Il maltempo ferma Francia-Iraq. Il match valevole per la seconda giornata del girone I è stato sospeso all'intervallo a causa dei fulmini, sul punteggio di 1-0 in favore dei vice campioni del mondo. Prima dell'intervallo, infatti, era stato il solito Kylian Mbappé a sbloccare la sfida, prima che le condizioni di meteo avverse si prendessero la scena. Ma come funziona il protocollo in questi casi?
Come abbiamo imparato già nel corso del Mondiale per Club, negli USA è in vigore un rigido regolamento in queste situazioni, per tutti gli eventi sportivi. La procedura d'emergenza, chiamata Seek Cover Control, prevede l'immediata sospensione quando viene rivelato un fulmine entro un raggio di 12.7 km dal luogo dell'evento. A decidere se fermare o meno la gara, quindi, non è l'arbitro ma direttamente il sistema di sicurezza che viene supportato da radar e sistemi di monitoraggio meteorologico in tempo reale.
LA DURATA DELLA SOSPENSIONE - Il regolamento prevede una sospensione minima di 30 minuti, nei quali i giocatori devono tornare negli spogliatoi e i tifosi sugli spalti sono invitati a trovare riparo. Lo speaker, invece, annuncia ufficialmente l'interruzione della gara, mentre sugli schermi appare la scritta: "Seek Cover Now – Dangerous Weather Approaching".

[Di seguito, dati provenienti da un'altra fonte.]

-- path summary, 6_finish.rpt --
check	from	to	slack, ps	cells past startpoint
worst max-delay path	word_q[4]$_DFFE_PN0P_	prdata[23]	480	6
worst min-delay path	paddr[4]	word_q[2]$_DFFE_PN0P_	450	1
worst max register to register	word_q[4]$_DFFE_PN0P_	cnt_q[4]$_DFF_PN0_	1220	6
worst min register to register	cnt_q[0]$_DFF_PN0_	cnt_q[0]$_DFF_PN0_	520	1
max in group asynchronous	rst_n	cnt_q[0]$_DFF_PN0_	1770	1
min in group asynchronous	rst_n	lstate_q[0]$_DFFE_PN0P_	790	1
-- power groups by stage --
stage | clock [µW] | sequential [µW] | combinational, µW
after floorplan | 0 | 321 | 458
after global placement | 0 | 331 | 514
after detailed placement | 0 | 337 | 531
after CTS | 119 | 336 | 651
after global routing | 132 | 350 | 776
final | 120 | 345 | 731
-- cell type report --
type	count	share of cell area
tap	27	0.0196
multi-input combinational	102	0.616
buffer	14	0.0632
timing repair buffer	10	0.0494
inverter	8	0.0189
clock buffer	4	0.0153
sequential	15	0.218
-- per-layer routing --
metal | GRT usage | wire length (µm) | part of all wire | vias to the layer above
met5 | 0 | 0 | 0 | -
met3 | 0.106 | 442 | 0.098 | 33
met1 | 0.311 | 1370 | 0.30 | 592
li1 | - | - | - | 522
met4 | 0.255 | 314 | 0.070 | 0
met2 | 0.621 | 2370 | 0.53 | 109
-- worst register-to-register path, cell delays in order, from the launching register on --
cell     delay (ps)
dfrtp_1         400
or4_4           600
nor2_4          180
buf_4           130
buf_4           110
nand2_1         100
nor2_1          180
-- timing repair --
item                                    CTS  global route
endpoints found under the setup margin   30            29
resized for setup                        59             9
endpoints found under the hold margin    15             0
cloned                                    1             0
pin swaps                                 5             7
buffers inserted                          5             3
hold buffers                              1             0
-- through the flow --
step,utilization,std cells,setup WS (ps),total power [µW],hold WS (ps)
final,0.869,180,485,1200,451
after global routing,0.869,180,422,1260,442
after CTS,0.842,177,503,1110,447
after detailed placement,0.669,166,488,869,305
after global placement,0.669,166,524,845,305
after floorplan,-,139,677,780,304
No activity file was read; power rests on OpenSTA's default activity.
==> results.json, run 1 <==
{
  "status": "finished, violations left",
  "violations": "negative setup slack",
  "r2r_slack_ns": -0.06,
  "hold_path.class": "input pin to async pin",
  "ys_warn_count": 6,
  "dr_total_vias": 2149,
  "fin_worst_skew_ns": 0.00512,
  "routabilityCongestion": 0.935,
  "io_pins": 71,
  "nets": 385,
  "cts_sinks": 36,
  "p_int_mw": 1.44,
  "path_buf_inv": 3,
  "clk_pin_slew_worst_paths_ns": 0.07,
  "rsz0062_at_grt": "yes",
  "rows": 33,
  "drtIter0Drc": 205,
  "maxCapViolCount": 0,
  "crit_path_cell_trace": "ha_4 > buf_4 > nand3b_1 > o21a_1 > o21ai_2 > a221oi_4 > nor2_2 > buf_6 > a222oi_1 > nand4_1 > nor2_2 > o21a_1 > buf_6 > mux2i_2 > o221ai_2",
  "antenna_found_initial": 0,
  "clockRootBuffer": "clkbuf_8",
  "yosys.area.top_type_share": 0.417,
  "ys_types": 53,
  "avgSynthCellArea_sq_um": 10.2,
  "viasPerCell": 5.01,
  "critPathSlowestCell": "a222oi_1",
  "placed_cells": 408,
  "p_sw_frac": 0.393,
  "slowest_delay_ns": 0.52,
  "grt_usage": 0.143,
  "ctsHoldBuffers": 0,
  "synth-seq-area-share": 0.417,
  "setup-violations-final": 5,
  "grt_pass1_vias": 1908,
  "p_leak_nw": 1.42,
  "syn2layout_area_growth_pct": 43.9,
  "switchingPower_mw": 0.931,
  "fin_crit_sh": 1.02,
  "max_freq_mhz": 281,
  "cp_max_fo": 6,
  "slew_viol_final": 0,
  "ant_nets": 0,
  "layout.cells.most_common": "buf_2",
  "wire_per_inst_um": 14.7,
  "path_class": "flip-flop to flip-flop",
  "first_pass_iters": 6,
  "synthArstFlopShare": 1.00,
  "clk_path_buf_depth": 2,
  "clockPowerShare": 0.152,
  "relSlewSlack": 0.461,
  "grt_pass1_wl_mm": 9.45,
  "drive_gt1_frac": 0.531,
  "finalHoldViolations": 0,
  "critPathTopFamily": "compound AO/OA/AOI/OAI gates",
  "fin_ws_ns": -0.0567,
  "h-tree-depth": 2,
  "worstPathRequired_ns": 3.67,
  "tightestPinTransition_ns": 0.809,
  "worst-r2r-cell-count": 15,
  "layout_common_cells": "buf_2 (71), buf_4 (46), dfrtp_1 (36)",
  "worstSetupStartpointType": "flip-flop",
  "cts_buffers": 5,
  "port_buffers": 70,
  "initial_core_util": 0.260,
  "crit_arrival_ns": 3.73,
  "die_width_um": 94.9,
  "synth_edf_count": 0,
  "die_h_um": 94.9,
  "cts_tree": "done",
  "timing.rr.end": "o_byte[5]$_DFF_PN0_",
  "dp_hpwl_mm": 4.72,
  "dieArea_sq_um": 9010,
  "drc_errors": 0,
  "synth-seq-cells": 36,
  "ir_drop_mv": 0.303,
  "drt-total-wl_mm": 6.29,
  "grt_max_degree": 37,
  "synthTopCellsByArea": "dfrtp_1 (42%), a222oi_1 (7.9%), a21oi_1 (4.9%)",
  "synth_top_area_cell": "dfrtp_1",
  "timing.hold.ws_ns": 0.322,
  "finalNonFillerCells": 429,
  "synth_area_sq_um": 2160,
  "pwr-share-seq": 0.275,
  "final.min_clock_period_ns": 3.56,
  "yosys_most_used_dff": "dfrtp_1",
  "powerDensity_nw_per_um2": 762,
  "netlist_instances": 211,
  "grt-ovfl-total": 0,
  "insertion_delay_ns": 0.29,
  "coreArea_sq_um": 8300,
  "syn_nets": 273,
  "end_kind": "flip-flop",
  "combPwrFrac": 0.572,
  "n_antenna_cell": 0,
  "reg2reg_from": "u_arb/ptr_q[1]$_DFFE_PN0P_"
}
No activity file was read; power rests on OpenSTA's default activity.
**config.mk**
```make
export PLATFORM = sky130hd
export DESIGN_NAME = multiplier_4bit_by_2bit_seq
export DESIGN_NICKNAME = d
export VERILOG_FILES = /design/src/rtl/multiplier_4bit_by_2bit_seq.sv
export SDC_FILE = /design/constraint.sdc
export NUM_CORES = 1
export LEC_CHECK = 0
export ABC_CLOCK_PERIOD_IN_PS = 2100
export CAP_MARGIN = 5
export CORE_ASPECT_RATIO = 0.6
export CORE_MARGIN = 8
export CORE_UTILIZATION = 48
export DETAILED_ROUTE_END_ITERATION = 8
export HOLD_SLACK_MARGIN = 0.15
export PLACE_DENSITY = 0.86
export SKIP_CTS_REPAIR_TIMING = 1
export SYNTH_ARGS = -nofsm -noshare
export SYNTH_HDL_FRONTEND = slang
export SYNTH_SLANG_ARGS = --single-unit
```
**constraint.sdc**
```tcl
create_clock -name clk -period 2.1 [get_ports clk]
set_input_delay 0.42 -clock clk [delete_from_list [all_inputs] [get_ports clk]]
set_output_delay 0.42 -clock clk [all_outputs]
set_load 0.03 [all_outputs]
```
**src/rtl/multiplier_4bit_by_2bit_seq.sv**
```systemverilog
// Sequential shift-and-add multiply-accumulate: result = quotient * divisor + remainder.
// Inverse of the 4-bit by 2-bit divider; one multiplier bit per cycle, LSB first.
module multiplier_4bit_by_2bit_seq #(
  parameter int unsigned QW = 4,
  parameter int unsigned DW = 2
) (
  input  logic             clk,
  input  logic             rst_n,
  input  logic             in_valid,
  output logic             in_ready,
  input  logic [QW-1:0]    quotient,
  input  logic [DW-1:0]    divisor,
  input  logic [DW-1:0]    remainder,
  output logic             out_valid,
  input  logic             out_ready,
  output logic [QW+DW-1:0] result,
  output logic             rem_err
);

  localparam int unsigned AW = QW + DW;
  localparam int unsigned CW = $clog2(DW + 1);

  typedef enum logic [1:0] {StIdle, StCalc, StDone} state_e;

  state_e          state_q;
  logic [QW-1:0]   quotient_q;
  logic [DW-1:0]   divisor_q;
  logic [AW-1:0]   acc_q;
  logic [AW-1:0]   acc_d;
  logic [AW-1:0]   result_q;
  logic [CW-1:0]   cnt_q;
  logic            rem_err_q;
  logic            rem_err_out_q;
  logic            out_valid_q;
  logic [DW-1:0]   div_shift;

  // Partial product for the current multiplier bit, added onto the accumulator.
  always_comb begin
    div_shift = divisor_q >> cnt_q;
    acc_d     = acc_q;
    if (div_shift[0]) begin
      acc_d = acc_q + ({{DW{1'b0}}, quotient_q} << cnt_q);
    end
  end

  always_ff @(posedge clk or negedge rst_n) begin
    if (!rst_n) begin
      state_q       <= StIdle;
      quotient_q    <= '0;
      divisor_q     <= '0;
      acc_q         <= '0;
      cnt_q         <= '0;
      rem_err_q     <= 1'b0;
      rem_err_out_q <= 1'b0;
      result_q      <= '0;
      out_valid_q   <= 1'b0;
    end else begin
      unique case (state_q)
        StIdle: begin
          if (in_valid) begin
            quotient_q <= quotient;
            divisor_q  <= divisor;
            acc_q      <= {{QW{1'b0}}, remainder};
            rem_err_q  <= (remainder >= divisor);
            cnt_q      <= '0;
            state_q    <= StCalc;
          end
        end
        StCalc: begin
          acc_q <= acc_d;
          cnt_q <= cnt_q + 1'b1;
          if (cnt_q == CW'(DW - 1)) begin
            result_q      <= acc_d;
            rem_err_out_q <= rem_err_q;
            out_valid_q   <= 1'b1;
            state_q       <= StDone;
          end
        end
        StDone: begin
          if (out_ready) begin
            out_valid_q <= 1'b0;
            state_q     <= StIdle;
          end
        end
        default: begin
          out_valid_q <= 1'b0;
          state_q     <= StIdle;
        end
      endcase
    end
  end

  assign in_ready  = (state_q == StIdle);
  assign out_valid = out_valid_q;
  assign result    = result_q;
  assign rem_err   = rem_err_out_q;

endmodule
```
==> impl_metrics.ini, run 1 <==
[clock_network]
cts_tree = yes
clkSinkCount = 25
insertion_delay_ps = 270
clock_path_buffers = 2
clkTransAtPathRegs_ps = 90
cts_root_buffer = clkbuf_8
htree_levels = 1
cts_buffers = 3

[die]
ioPinCount = 21
core_sq_um = 2815
chipHeight_um = 57.84
die_area_sq_um = 4958
dieWidth_um = 85.73
initial_core_util = 0.4973
num_rows = 15

[setup_path]
startpoint_type = flip-flop
cp.required_ps = 2270
worstReg2RegStart = cnt_q[1]$_DFFE_PN0P_
critPathLaunch = cnt_q[1]$_DFFE_PN0P_
arrival_ps = 2340
setup.worst_path.end_class = flip-flop
ff2ff_setup_slack_ps = -70
path_class = reg2reg
worst-path-max-fanout = 4

[timing]
drv_slew = 0
period_share = 1.032
hold_ws_ps = 485.6
hold_viol = 0
max_freq_mhz = 461.3
setup_viol = 4
relSlewSlack = 0.6813
clock-skew-final_ps = 2.583
worstMarginPinSlew_ps = 476.2
setup_ws_ps = -67.80
rsz0062_at_grt = true
final.min_clock_period_ps = 2168

[synth]
synth_mux_area_frac = 0.05898
synth.net_count = 172
synth_top_family_by_area = compound AO/OA/AOI/OAI gates
synth.avg_cell_area_sq_um = 9.272
synth_warnings = 0
yosys.area.top_type_share = 0.4468
synth-seq-cells = 25
synth_area_sq_um = 1400
synth_top_area_cell = dfrtp_1
synth_edf_count = 0
synthXorXnorAreaFrac = 0.01877
yosysSeqAreaShare = 0.4468
yosys.area_share.simple = 0.1671
ys_types = 39
synthArstFlopShare = 1.000
synth_ff_type = dfrtp_1
synth_compound_area_frac = 0.1769
synth_cells = 151
synth_fa_ha_area_frac = 0.08579
synthTopCellsByArea = dfrtp_1 45%, nand2_1 7.8%, ha_1 7.1%

[global_routing]
track_usage = 0.1417
grt_overflow = 0
grt_pass1_wl_mm = 5.568
grt_max_degree = 26
grt_pass1_vias = 1224
antenna_found_initial = 0

[finish]
layout_commonest_cell = nand2_1
diodes = 0
nets = 201
layout-drive-gt1-share = 0.1788
fin_cells = 213
fin_area_sq_um = 1803
area_delta_synth_final_pct = 28.78
mostFrequentLayoutCells = 29 x nand2_1, 23 x dfrtp_1, 19 x clkdlybuf4s50_1

[drt]
wl_per_cell_um = 16.46
drtIter0Drc = 102
totalWireLength_mm = 3.505
drt_first_pass_iters = 4
drc_errors = 0
ant_nets = 0
vias = 1177
viasPerCell = 5.526

[pwr]
vdd_drop_max_uv = 594.2
p_total_mw = 2.982
p_leak_nw = 0.8296
p_per_area_nw_per_um2 = 1654

[placed_design]
place_congestion = 0.8736
placed_cell_area_sq_um = 1670
dp_cells = 206
port_buffers = 20
dpl.hpwl_mm = 2.609

[outcome]
violations = setup timing
status = finished, violations left

[flow_run]
drv_cap = 0

[hold_path]
hold_path.startpoint = result[2]$_DFFE_PN0P_
hold_class = reg2reg
cell families after synthesis:
| kind of cell | after synthesis |
|---|---|
| xor gates and xnor gates | 3 |
| adders and majority gates | 9 |
| muxes | 8 |
| and+or+nand+nor | 52 |
| DFF | 25 |
| AOI/OAI and AO/OA | 40 |
| buffers and inverters | 14 |
state kept, by name (all words and copies together) (netlist names):
| register | count |
|---|---|
| out_valid | 1 |
| divisor_q | 2 |
| cnt_q | 2 |
| acc_q | 6 |
| state_q | 2 |
| rem_err_q | 1 |
| rem_err | 1 |
| quotient_q | 4 |
| result | 6 |
final timing paths:
| path | end | cells after the start |
|---|---|---|
| max in group asynchronous | cnt_q[1]$_DFFE_PN0P_ | 2 |
| min reg2reg | result[2]$_DFFE_PN0P_ | 2 |
| max | acc_q[5]$_DFFE_PN0P_ | 9 |
| min in group asynchronous | rem_err_q$_DFFE_PN0P_ | 2 |
| max reg2reg | acc_q[5]$_DFFE_PN0P_ | 9 |
| min | result[2]$_DFFE_PN0P_ | 2 |
through the flow:
step | util | worst slack, ps | setup TNS [ps]
finish | 0.6404 | -67.80 | -193.9
global route | 0.6404 | -218.0 | -619.3
floorplan | - | 9.003 | 0
global placement | 0.5933 | 3.754 | 0
CTS | 0.6098 | -193.4 | -438.2
detailed placement | 0.5933 | -150.6 | -257.0
where the power goes:
group	internal, mW	switching [mW]
clock network	0.133	0.156
registers	0.689	0.175
logic	0.834	0.995
total	1.66	1.33
worst max-delay path, stage by stage, from the launching register on:
cell and delay, ps:
dfrtp_2 420, mux2i_2 240, o22ai_1 110, ha_1 300
buf_6 130, o21ai_2 160, o21bai_1 110, a21oi_1 190
xnor2_1 120, o31ai_1 280
metal layers:
metal	global-route usage	routed length (um)
met4	0.03218	18
met3	0.04366	307
met2	0.2385	1640
met5	0	0
met1	0.1741	1539
layout make-up:
cell class	count	area [sq um]
repair buffers	31	289.0
inverters	7	26.28
clock buffers	3	41.29
fillers	227	1012
clock inverters	1	5.005
flip-flops and latches	25	628.1
multi-input cells	112	770.7
well taps	34	42.54
Yosys cell counts (3+ instances only):
cell type  count
a21oi_1        9
clkbuf_1       3
dfrtp_1       25
ha_1           8
inv_1          7
mux2i_1        6
nand2_1       29
nand2b_1       3
nand3_1        3
nor2_1         7
o21ai_0       15
xnor2_1        3
Power figures use the tool's default switching activity.
==> inputs of run 2 (changes only) <==
--- a/config.mk
+++ b/config.mk
@@ -6,7 +6,6 @@
 export NUM_CORES = 1
 export LEC_CHECK = 0
 export ABC_CLOCK_PERIOD_IN_PS = 2100
-export CAP_MARGIN = 5
 export CORE_ASPECT_RATIO = 0.6
 export CORE_MARGIN = 8
 export CORE_UTILIZATION = 48
==> results of run 2 <==
Final layout, timing and power as in run 1 (identical DEF).
File: src/rtl/sdram_arbiter.sv
// sdram_arbiter
//   N-client arbiter in front of the single-master SDRAM bus. One client is
//   granted at a time. Its address, data and op are latched and one
//   transaction runs downstream. The completion and read data go back to
//   that client only.
//   Flow: IDLE -> BUSY (downstream request held) -> RELEASE (1-cycle
//   completion pulse) -> IDLE.
//
// Ports
//   i_clk, i_rst             clock, synchronous active-high reset
//   i_req_read/i_req_write   per-client level requests
//   i_req_addr               packed addresses, client k at [k*ADDR_W +: ADDR_W]
//   i_req_writedata          packed write data, same packing
//   o_client_finished        one-hot 1-cycle completion pulse
//   o_client_error           pulse with finished when the watchdog aborted
//   o_client_readdata        read data, valid with o_client_finished
//   o_grant_id               current / last granted client
//   o_busy                   high in BUSY and RELEASE
//   o_conflict               sticky read+write-together flag
//   sdram_*                  downstream single-master bus
module sdram_arbiter #(
    parameter int NUM_CLIENTS    = 5,
    parameter int ADDR_W         = 23,
    parameter int DATA_W         = 32,
    parameter int ARB_MODE       = 1,
    parameter int TIMEOUT_CYCLES = 1024
) (
    input  logic                              i_clk,
    input  logic                              i_rst,
    input  logic [NUM_CLIENTS-1:0]            i_req_read,
    input  logic [NUM_CLIENTS-1:0]            i_req_write,
    input  logic [NUM_CLIENTS*ADDR_W-1:0]     i_req_addr,
    input  logic [NUM_CLIENTS*DATA_W-1:0]     i_req_writedata,
    output logic [NUM_CLIENTS-1:0]            o_client_finished,
    output logic [NUM_CLIENTS-1:0]            o_client_error,
    output logic [DATA_W-1:0]                 o_client_readdata,
    output logic [$clog2(NUM_CLIENTS)-1:0]    o_grant_id,
    output logic                              o_busy,
    output logic                              o_conflict,
    output logic                              sdram_read,
    output logic                              sdram_write,
    output logic [ADDR_W-1:0]                 sdram_addr,
    output logic [DATA_W-1:0]                 sdram_writedata,
    input  logic [DATA_W-1:0]                 sdram_readdata,
    input  logic                              sdram_finished
);

    localparam int GW = $clog2(NUM_CLIENTS);
    localparam int WW = (TIMEOUT_CYCLES > 1) ? $clog2(TIMEOUT_CYCLES) : 1;

    localparam logic [1:0] ST_IDLE    = 2'd0;
    localparam logic [1:0] ST_BUSY    = 2'd1;
    localparam logic [1:0] ST_RELEASE = 2'd2;

    logic [1:0]             state;
    logic [GW-1:0]          last;
    logic [WW-1:0]          wdog;
    logic [NUM_CLIENTS-1:0] req_act;
    logic [NUM_CLIENTS-1:0] grant_oh;
    logic [GW-1:0]          win_id;
    logic                   win_found;
    logic                   wd_expire;
    int                     idx;

    assign req_act   = i_req_read | i_req_write;
    assign win_found = |req_act;
    assign o_busy    = (state != ST_IDLE);
    assign grant_oh  = {{(NUM_CLIENTS-1){1'b0}}, 1'b1} << o_grant_id;
    assign wd_expire = (TIMEOUT_CYCLES != 0) && (wdog == WW'(TIMEOUT_CYCLES - 1));

    // Winner select. Both loops run from far to near, so the last hit
    // (nearest candidate) overrides the earlier ones.
    always_comb begin
        win_id = '0;
        idx    = 0;
        if (ARB_MODE == 0) begin
            for (int i = NUM_CLIENTS - 1; i >= 0; i--)
                if (req_act[i]) win_id = GW'(i);
        end else begin
            // cyclic search starting at last+1, ending at last itself
            for (int i = NUM_CLIENTS; i >= 1; i--) begin
                idx = (int'(last) + i) % NUM_CLIENTS;
                if (req_act[idx]) win_id = GW'(idx);
            end
        end
    end

    always_ff @(posedge i_clk) begin
        if (i_rst) begin
            state             <= ST_IDLE;
            last              <= GW'(NUM_CLIENTS - 1);
            wdog              <= '0;
            o_client_finished <= '0;
            o_client_error    <= '0;
            o_client_readdata <= '0;
            o_grant_id        <= '0;
            o_conflict        <= 1'b0;
            sdram_read        <= 1'b0;
            sdram_write       <= 1'b0;
            sdram_addr        <= '0;
            sdram_writedata   <= '0;
        end else begin
            // completion outputs are single-cycle pulses
            o_client_finished <= '0;
            o_client_error    <= '0;
            o_client_readdata <= '0;
            if (|(i_req_read & i_req_write))
                o_conflict <= 1'b1;

            case (state)
                ST_IDLE: begin
                    if (win_found) begin
                        o_grant_id      <= win_id;
                        sdram_addr      <= i_req_addr[win_id*ADDR_W +: ADDR_W];
                        sdram_writedata <= i_req_writedata[win_id*DATA_W +: DATA_W];
                        // read+write together resolves to a write
                        sdram_write     <= i_req_write[win_id];
                        sdram_read      <= ~i_req_write[win_id];
                        wdog            <= '0;
                        state           <= ST_BUSY;
                    end
                end
                ST_BUSY: begin
                    if (sdram_finished || wd_expire) begin
                        sdram_read        <= 1'b0;
                        sdram_write       <= 1'b0;
                        sdram_addr        <= '0;
                        sdram_writedata   <= '0;
                        o_client_finished <= grant_oh;
                        // a real completion in the expiry cycle wins over the abort
                        o_client_error    <= sdram_finished ? '0 : grant_oh;
                        o_client_readdata <= sdram_finished ? sdram_readdata : '0;
                        state             <= ST_RELEASE;
                    end else begin
                        wdog <= wdog + 1'b1;
                    end
                end
                ST_RELEASE: begin
                    if (ARB_MODE != 0)
                        last <= o_grant_id;
                    state <= ST_IDLE;
                end
                default: state <= ST_IDLE;
            endcase
        end
    end

endmodule

File: config.mk
export PLATFORM = sky130hd
export DESIGN_NAME = sdram_arbiter
export DESIGN_NICKNAME = d
export VERILOG_FILES = /design/src/rtl/sdram_arbiter.sv
export SDC_FILE = /design/constraint.sdc
export NUM_CORES = 1
export LEC_CHECK = 0
export CAP_MARGIN = 10
export CORE_AREA = 4 4 162 164
export CTS_CLUSTER_SIZE = 20
export DETAILED_ROUTE_END_ITERATION = 6
export DIE_AREA = 0 0 166 168
export PLACE_DENSITY = 0.69
export SLEW_MARGIN = 0
export SYNTH_ARGS = -nofsm -noshare
export SYNTH_HDL_FRONTEND = slang
export SYNTH_SLANG_ARGS = --single-unit
File: constraint.sdc
create_clock -name i_clk -period 13.6 [get_ports i_clk]
set_input_delay 4.08 -clock i_clk [delete_from_list [all_inputs] [get_ports i_clk]]
set_output_delay 4.08 -clock i_clk [all_outputs]
set_load 0.01 [all_outputs]
==> impl_metrics.toml <==
[yosys]
synthesis.instances = 910
number_of_enable_type_register_cells_in_the_synthesized_netlist = 0
post-synth-top-area-cell = "sky130_fd_sc_hd__dfxtp_1"
part_of_the_yosys_area_used_for_sequential_elements = 0.3020
netlist-cell-type-count = 76
syn_avg_cell_area_um2 = 8.596
synth.ff_latch_count = 118
synthesis.area_um2 = 7823
synth_largest_type_area_fraction = 0.3020
synth-warning-count = 0
share_of_flip_flops_with_an_asynchronous_set_or_reset_after_synthesis = 0
ys_top_cells_by_area = "sky130_fd_sc_hd__dfxtp_1, sky130_fd_sc_hd__mux2i_1, sky130_fd_sc_hd__a32o_1"
synthesis.nets = 1257
postSynth.topFlopCell = "sky130_fd_sc_hd__dfxtp_1"

[route]
detailroute.via_count = 8669
pre_repair_dr_iteration_count = 7
drt_iter0_markers = 530
routed_wire_length_per_instance_um = 21.45
wl_um = 35180
antenna_violating_nets_post_route = 0
remaining_drc_errors = 0
vias_per_cell = 5.286

[timing]
timing.final.hold_violations = 0
report.final.slew_viol_count = 0
finClkSkew_ps = 13.55
maxSlewHeadroom = 0.2279
final-setup-viol-count = 0
unrepaired_setup_endpoints_after_global_routing = "no"
worst_slew_pin_slew_ps = 1158
final_min_period_over_clock_period = 0.6389
maxClockFrequency_mhz = 115.1
totalNegativeSetupSlack_ps = 0
period_minus_slack_ps = 8690

[finish]
multi_input_area_um2 = 5106
most_common_library_cell_in_the_layout_ignoring_fill_and_taps = "sky130_fd_sc_hd__clkdlybuf4s50_1"
final_core_util = 0.5166
layout.area.seq_um2 = 2362
finalNonFillerCells = 1640
layout.nets = 1644
num-fill-cells = 2320
antenna-diode-count = 0
layout_common_cells = "sky130_fd_sc_hd__clkdlybuf4s50_1, sky130_fd_sc_hd__mux2i_1, sky130_fd_sc_hd__dfxtp_1"
flow.area_growth_from_synthesis_pct = 64.39
drive_above_1_share = 0.05420
finalInstanceArea_um2 = 12860

[critical_path]
worst-path-buf-inv = 3
worstSetupPathType = "in2reg"
timing.critical_path.slowest_cell_delay_ps = 850
critPathMaxFanout = 64
critPathCaptureType = "flip-flop"
arr_time_crit_path_ps = 9000
cp_startpoint_kind = "input port"
cp_data_required_time_ps = 13910
critical_path.slowest_cell = "sky130_fd_sc_hd__buf_4"
cpLargestDelayFamily = "buffers and inverters"
path_cells = "clkdlybuf4s50_1 -> nor2_1 -> mux2_2 -> o22ai_1 -> a221o_1 -> o32ai_2 -> a21oi_1 -> nor4b_2 -> o2bb2ai_4 -> buf_4 -> buf_4 -> mux2i_1 -> a21oi_1 -> a32o_1"

[global_route]
gr-total-overflow = 0
grt_pass1_vias = 8566
grt_start_max_net_pins = 65
globalRouteTotalUtil = 0.2353
antenna_found_initial = 0
grt_first_pass_wirelength_um = 51270

[floorplan]
core.rowCount = 58
die-area_um2 = 27890
core_area_um2 = 24890
dieHeight_um = 168
ios = 424
die-width_um = 166
initial_utilization = 0.3143

[clock_network]
root_buffer = "sky130_fd_sc_hd__clkbuf_16"
cts.repair_timing.setup_buffer_count = 0
clkSlewWorstSetupHoldPaths_ps = 60
cts.sink_count = 118
cts_tree = "built"
post_cts_hold_buffer_count = 0
max-clock-path-buffers = 2
cts_buf_count = 17
clock_insertion_delay_worst_skew_ps = 420
post_cts_gate_resize_count = 0
cts_max_level = 4

[run_status]
run_status = "completed"

[pwr]
max-vdd-ir-drop_mv = 0.05737
static_leakage_nw = 5.189
powerDensity_nw_per_um2 = 100.7
report.power.total_mw = 1.296

[placement]
placed_area_um2 = 12280
place_hpwl_um = 27090
gp_congestion = 0.9169
placement.io_buffers = 423
placed_cells = 1608

[run]
cap_violations = 0

[min_path]
hp_class = "reg2reg"
report_power, final:
group,total [mW],switching (mW),internal [mW]
clock network,0.453,0.209,0.244
logic,0.442,0.204,0.238
registers,0.400,0.0218,0.379
routing by layer:
layer | global-route usage | vias up | part of all wire
met5 | 0 | - | 0
met4 | 0.08142 | 0 | 0.030
met1 | 0.2932 | 4145 | 0.41
li1 | - | 4123 | -
met2 | 0.3993 | 351 | 0.49
met3 | 0.05682 | 50 | 0.069
stage by stage:
stage          setup slack [ps]  hold slack (ps)
5_1_grt                    4634            480.2
4_1_cts                    4946            470.0
6_report                   4910            466.0
3_5_place_dp               4519            454.5
2_1_floorplan              6909            458.1
3_3_place_gp               4577            449.4
final timing paths:
kind,startpoint,to,slack [ps],depth (start not counted)
setup / recovery,i_req_read[2],sdram_addr[3]$_SDFFE_PP0P_,4910,14
hold / removal,sdram_addr[6]$_SDFFE_PP0P_,sdram_addr[6]$_SDFFE_PP0P_,470,1
setup reg to reg,last[1]$_SDFFE_PP0N_,sdram_addr[3]$_SDFFE_PP0P_,6130,21
hold reg to reg,sdram_addr[6]$_SDFFE_PP0P_,sdram_addr[6]$_SDFFE_PP0P_,470,1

Per tornare in campo, invece, bisogna aspettare che passino almeno 30 minuti dall'ultimo fulmine rilevato nel raggio di circa 12.7 chilometri dallo stadio in cui si disputa la partita. Un periodo di tempo molto variabile. Chelsea-Benfica, gara del Mondiale per Club 2025, per esempio era durata in totale più di quattro ore e mezza a causa di una lunghissima sospensione a causa di questo protocollo.